*WORK REQUIRED*
Search the records below for the word "instances". Pull out each line that has it.

Saved data entries:
[Start of Attachment]

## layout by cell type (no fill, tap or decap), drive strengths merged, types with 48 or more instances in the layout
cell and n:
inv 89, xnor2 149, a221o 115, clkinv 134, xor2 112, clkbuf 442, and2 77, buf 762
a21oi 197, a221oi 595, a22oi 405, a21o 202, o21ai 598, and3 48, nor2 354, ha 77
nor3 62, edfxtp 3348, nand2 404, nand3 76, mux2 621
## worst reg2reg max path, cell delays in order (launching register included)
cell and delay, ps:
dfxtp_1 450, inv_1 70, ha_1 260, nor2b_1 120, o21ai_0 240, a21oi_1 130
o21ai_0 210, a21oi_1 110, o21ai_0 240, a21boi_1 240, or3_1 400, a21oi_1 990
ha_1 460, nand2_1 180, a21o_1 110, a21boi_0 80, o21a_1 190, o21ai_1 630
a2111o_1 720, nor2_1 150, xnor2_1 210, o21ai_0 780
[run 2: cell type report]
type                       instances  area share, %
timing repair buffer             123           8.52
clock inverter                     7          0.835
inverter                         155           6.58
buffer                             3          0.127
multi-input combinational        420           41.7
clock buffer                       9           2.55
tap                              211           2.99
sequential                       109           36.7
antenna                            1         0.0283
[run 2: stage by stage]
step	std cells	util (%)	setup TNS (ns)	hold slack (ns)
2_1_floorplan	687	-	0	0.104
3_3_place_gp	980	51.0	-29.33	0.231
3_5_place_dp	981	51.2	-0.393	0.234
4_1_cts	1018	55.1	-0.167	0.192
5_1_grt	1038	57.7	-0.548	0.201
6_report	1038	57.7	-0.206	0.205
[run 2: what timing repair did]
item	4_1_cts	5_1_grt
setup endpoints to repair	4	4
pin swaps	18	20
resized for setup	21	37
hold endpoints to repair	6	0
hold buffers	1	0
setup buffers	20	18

[End of Attachment]

*WRITTEN RESPONSE*
## layout by cell type (no fill, tap or decap), drive strengths merged, types with 48 or more instances in the layout
type                       instances  area share, %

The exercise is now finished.